WHAT THE TASK ASKS:
In full and word for word, return the listing that follows.

↓

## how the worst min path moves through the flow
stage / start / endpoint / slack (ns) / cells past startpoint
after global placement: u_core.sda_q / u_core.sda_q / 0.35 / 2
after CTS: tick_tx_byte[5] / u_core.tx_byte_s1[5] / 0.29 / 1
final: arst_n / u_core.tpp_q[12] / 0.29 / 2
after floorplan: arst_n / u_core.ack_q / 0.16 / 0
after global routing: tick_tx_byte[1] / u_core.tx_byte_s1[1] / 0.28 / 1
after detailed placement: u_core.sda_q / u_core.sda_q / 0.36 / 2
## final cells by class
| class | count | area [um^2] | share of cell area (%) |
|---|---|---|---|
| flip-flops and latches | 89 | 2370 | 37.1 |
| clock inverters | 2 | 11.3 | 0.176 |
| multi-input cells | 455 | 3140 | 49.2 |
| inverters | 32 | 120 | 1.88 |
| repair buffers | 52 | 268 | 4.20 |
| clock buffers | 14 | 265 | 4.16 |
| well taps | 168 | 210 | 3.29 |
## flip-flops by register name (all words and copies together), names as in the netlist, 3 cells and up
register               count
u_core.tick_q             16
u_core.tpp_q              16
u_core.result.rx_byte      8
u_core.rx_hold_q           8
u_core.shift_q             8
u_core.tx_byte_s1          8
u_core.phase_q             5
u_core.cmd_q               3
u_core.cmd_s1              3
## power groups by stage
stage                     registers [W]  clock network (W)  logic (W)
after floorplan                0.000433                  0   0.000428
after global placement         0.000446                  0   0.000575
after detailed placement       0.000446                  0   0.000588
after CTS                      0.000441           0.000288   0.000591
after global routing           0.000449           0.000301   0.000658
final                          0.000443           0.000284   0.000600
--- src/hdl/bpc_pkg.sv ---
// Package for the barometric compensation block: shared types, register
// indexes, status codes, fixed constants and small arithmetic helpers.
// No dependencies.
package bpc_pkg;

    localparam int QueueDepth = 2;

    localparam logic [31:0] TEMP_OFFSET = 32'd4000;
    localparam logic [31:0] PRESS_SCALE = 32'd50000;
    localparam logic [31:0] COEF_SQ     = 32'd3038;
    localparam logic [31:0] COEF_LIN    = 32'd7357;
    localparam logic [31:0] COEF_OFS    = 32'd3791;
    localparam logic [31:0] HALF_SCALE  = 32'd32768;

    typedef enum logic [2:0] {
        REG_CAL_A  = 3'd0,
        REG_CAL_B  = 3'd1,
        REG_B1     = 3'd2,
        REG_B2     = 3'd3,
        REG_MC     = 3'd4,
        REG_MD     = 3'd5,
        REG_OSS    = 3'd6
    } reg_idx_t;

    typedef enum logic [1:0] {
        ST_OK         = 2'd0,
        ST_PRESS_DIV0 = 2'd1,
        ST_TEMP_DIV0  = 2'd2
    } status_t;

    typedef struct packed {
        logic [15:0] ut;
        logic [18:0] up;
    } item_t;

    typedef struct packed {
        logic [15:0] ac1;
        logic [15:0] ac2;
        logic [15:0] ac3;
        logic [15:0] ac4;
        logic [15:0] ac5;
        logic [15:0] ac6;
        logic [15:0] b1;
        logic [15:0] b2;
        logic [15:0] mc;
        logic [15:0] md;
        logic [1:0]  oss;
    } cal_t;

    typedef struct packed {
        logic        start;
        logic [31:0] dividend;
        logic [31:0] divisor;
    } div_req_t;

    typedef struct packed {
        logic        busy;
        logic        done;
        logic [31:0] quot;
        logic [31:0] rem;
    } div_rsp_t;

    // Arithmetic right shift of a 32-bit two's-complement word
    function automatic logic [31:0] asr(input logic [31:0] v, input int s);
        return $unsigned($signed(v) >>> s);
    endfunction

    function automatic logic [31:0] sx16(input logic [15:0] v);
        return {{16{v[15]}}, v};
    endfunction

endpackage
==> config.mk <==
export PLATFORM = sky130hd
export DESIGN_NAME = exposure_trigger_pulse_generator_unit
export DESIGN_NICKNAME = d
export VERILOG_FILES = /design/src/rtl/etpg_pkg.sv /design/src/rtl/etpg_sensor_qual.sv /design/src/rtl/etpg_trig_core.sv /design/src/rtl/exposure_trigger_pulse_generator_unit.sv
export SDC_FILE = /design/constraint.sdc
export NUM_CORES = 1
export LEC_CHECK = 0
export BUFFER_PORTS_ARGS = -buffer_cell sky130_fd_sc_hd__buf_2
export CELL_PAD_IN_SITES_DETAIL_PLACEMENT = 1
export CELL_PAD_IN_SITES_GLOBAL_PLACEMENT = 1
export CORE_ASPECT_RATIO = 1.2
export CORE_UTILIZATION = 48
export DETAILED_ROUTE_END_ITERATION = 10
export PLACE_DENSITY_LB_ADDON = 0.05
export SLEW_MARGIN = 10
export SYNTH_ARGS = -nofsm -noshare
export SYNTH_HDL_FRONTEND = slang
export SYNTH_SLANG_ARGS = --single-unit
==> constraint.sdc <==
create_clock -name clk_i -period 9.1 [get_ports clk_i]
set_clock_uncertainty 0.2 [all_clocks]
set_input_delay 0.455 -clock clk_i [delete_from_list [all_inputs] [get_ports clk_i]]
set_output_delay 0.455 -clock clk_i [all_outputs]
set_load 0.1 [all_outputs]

↑

ANSWER BELOW:
## how the worst min path moves through the flow
stage / start / endpoint / slack (ns) / cells past startpoint
after global placement: u_core.sda_q / u_core.sda_q / 0.35 / 2
after CTS: tick_tx_byte[5] / u_core.tx_byte_s1[5] / 0.29 / 1
final: arst_n / u_core.tpp_q[12] / 0.29 / 2
after floorplan: arst_n / u_core.ack_q / 0.16 / 0
after global routing: tick_tx_byte[1] / u_core.tx_byte_s1[1] / 0.28 / 1
after detailed placement: u_core.sda_q / u_core.sda_q / 0.36 / 2
## final cells by class
| class | count | area [um^2] | share of cell area (%) |
|---|---|---|---|
| flip-flops and latches | 89 | 2370 | 37.1 |
| clock inverters | 2 | 11.3 | 0.176 |
| multi-input cells | 455 | 3140 | 49.2 |
| inverters | 32 | 120 | 1.88 |
| repair buffers | 52 | 268 | 4.20 |
| clock buffers | 14 | 265 | 4.16 |
| well taps | 168 | 210 | 3.29 |
## flip-flops by register name (all words and copies together), names as in the netlist, 3 cells and up
register               count
u_core.tick_q             16
u_core.tpp_q              16
u_core.result.rx_byte      8
u_core.rx_hold_q           8
u_core.shift_q             8
u_core.tx_byte_s1          8
u_core.phase_q             5
u_core.cmd_q               3
u_core.cmd_s1              3
## power groups by stage
stage                     registers [W]  clock network (W)  logic (W)
after floorplan                0.000433                  0   0.000428
after global placement         0.000446                  0   0.000575
after detailed placement       0.000446                  0   0.000588
after CTS                      0.000441           0.000288   0.000591
after global routing           0.000449           0.000301   0.000658
final                          0.000443           0.000284   0.000600
--- src/hdl/bpc_pkg.sv ---
// Package for the barometric compensation block: shared types, register
// indexes, status codes, fixed constants and small arithmetic helpers.
// No dependencies.
package bpc_pkg;

    localparam int QueueDepth = 2;

    localparam logic [31:0] TEMP_OFFSET = 32'd4000;
    localparam logic [31:0] PRESS_SCALE = 32'd50000;
    localparam logic [31:0] COEF_SQ     = 32'd3038;
    localparam logic [31:0] COEF_LIN    = 32'd7357;
    localparam logic [31:0] COEF_OFS    = 32'd3791;
    localparam logic [31:0] HALF_SCALE  = 32'd32768;

    typedef enum logic [2:0] {
        REG_CAL_A  = 3'd0,
        REG_CAL_B  = 3'd1,
        REG_B1     = 3'd2,
        REG_B2     = 3'd3,
        REG_MC     = 3'd4,
        REG_MD     = 3'd5,
        REG_OSS    = 3'd6
    } reg_idx_t;

    typedef enum logic [1:0] {
        ST_OK         = 2'd0,
        ST_PRESS_DIV0 = 2'd1,
        ST_TEMP_DIV0  = 2'd2
    } status_t;

    typedef struct packed {
        logic [15:0] ut;
        logic [18:0] up;
    } item_t;

    typedef struct packed {
        logic [15:0] ac1;
        logic [15:0] ac2;
        logic [15:0] ac3;
        logic [15:0] ac4;
        logic [15:0] ac5;
        logic [15:0] ac6;
        logic [15:0] b1;
        logic [15:0] b2;
        logic [15:0] mc;
        logic [15:0] md;
        logic [1:0]  oss;
    } cal_t;

    typedef struct packed {
        logic        start;
        logic [31:0] dividend;
        logic [31:0] divisor;
    } div_req_t;

    typedef struct packed {
        logic        busy;
        logic        done;
        logic [31:0] quot;
        logic [31:0] rem;
    } div_rsp_t;

    // Arithmetic right shift of a 32-bit two's-complement word
    function automatic logic [31:0] asr(input logic [31:0] v, input int s);
        return $unsigned($signed(v) >>> s);
    endfunction

    function automatic logic [31:0] sx16(input logic [15:0] v);
        return {{16{v[15]}}, v};
    endfunction

endpackage
==> config.mk <==
export PLATFORM = sky130hd
export DESIGN_NAME = exposure_trigger_pulse_generator_unit
export DESIGN_NICKNAME = d
export VERILOG_FILES = /design/src/rtl/etpg_pkg.sv /design/src/rtl/etpg_sensor_qual.sv /design/src/rtl/etpg_trig_core.sv /design/src/rtl/exposure_trigger_pulse_generator_unit.sv
export SDC_FILE = /design/constraint.sdc
export NUM_CORES = 1
export LEC_CHECK = 0
export BUFFER_PORTS_ARGS = -buffer_cell sky130_fd_sc_hd__buf_2
export CELL_PAD_IN_SITES_DETAIL_PLACEMENT = 1
export CELL_PAD_IN_SITES_GLOBAL_PLACEMENT = 1
export CORE_ASPECT_RATIO = 1.2
export CORE_UTILIZATION = 48
export DETAILED_ROUTE_END_ITERATION = 10
export PLACE_DENSITY_LB_ADDON = 0.05
export SLEW_MARGIN = 10
export SYNTH_ARGS = -nofsm -noshare
export SYNTH_HDL_FRONTEND = slang
export SYNTH_SLANG_ARGS = --single-unit
==> constraint.sdc <==
create_clock -name clk_i -period 9.1 [get_ports clk_i]
set_clock_uncertainty 0.2 [all_clocks]
set_input_delay 0.455 -clock clk_i [delete_from_list [all_inputs] [get_ports clk_i]]
set_output_delay 0.455 -clock clk_i [all_outputs]
set_load 0.1 [all_outputs]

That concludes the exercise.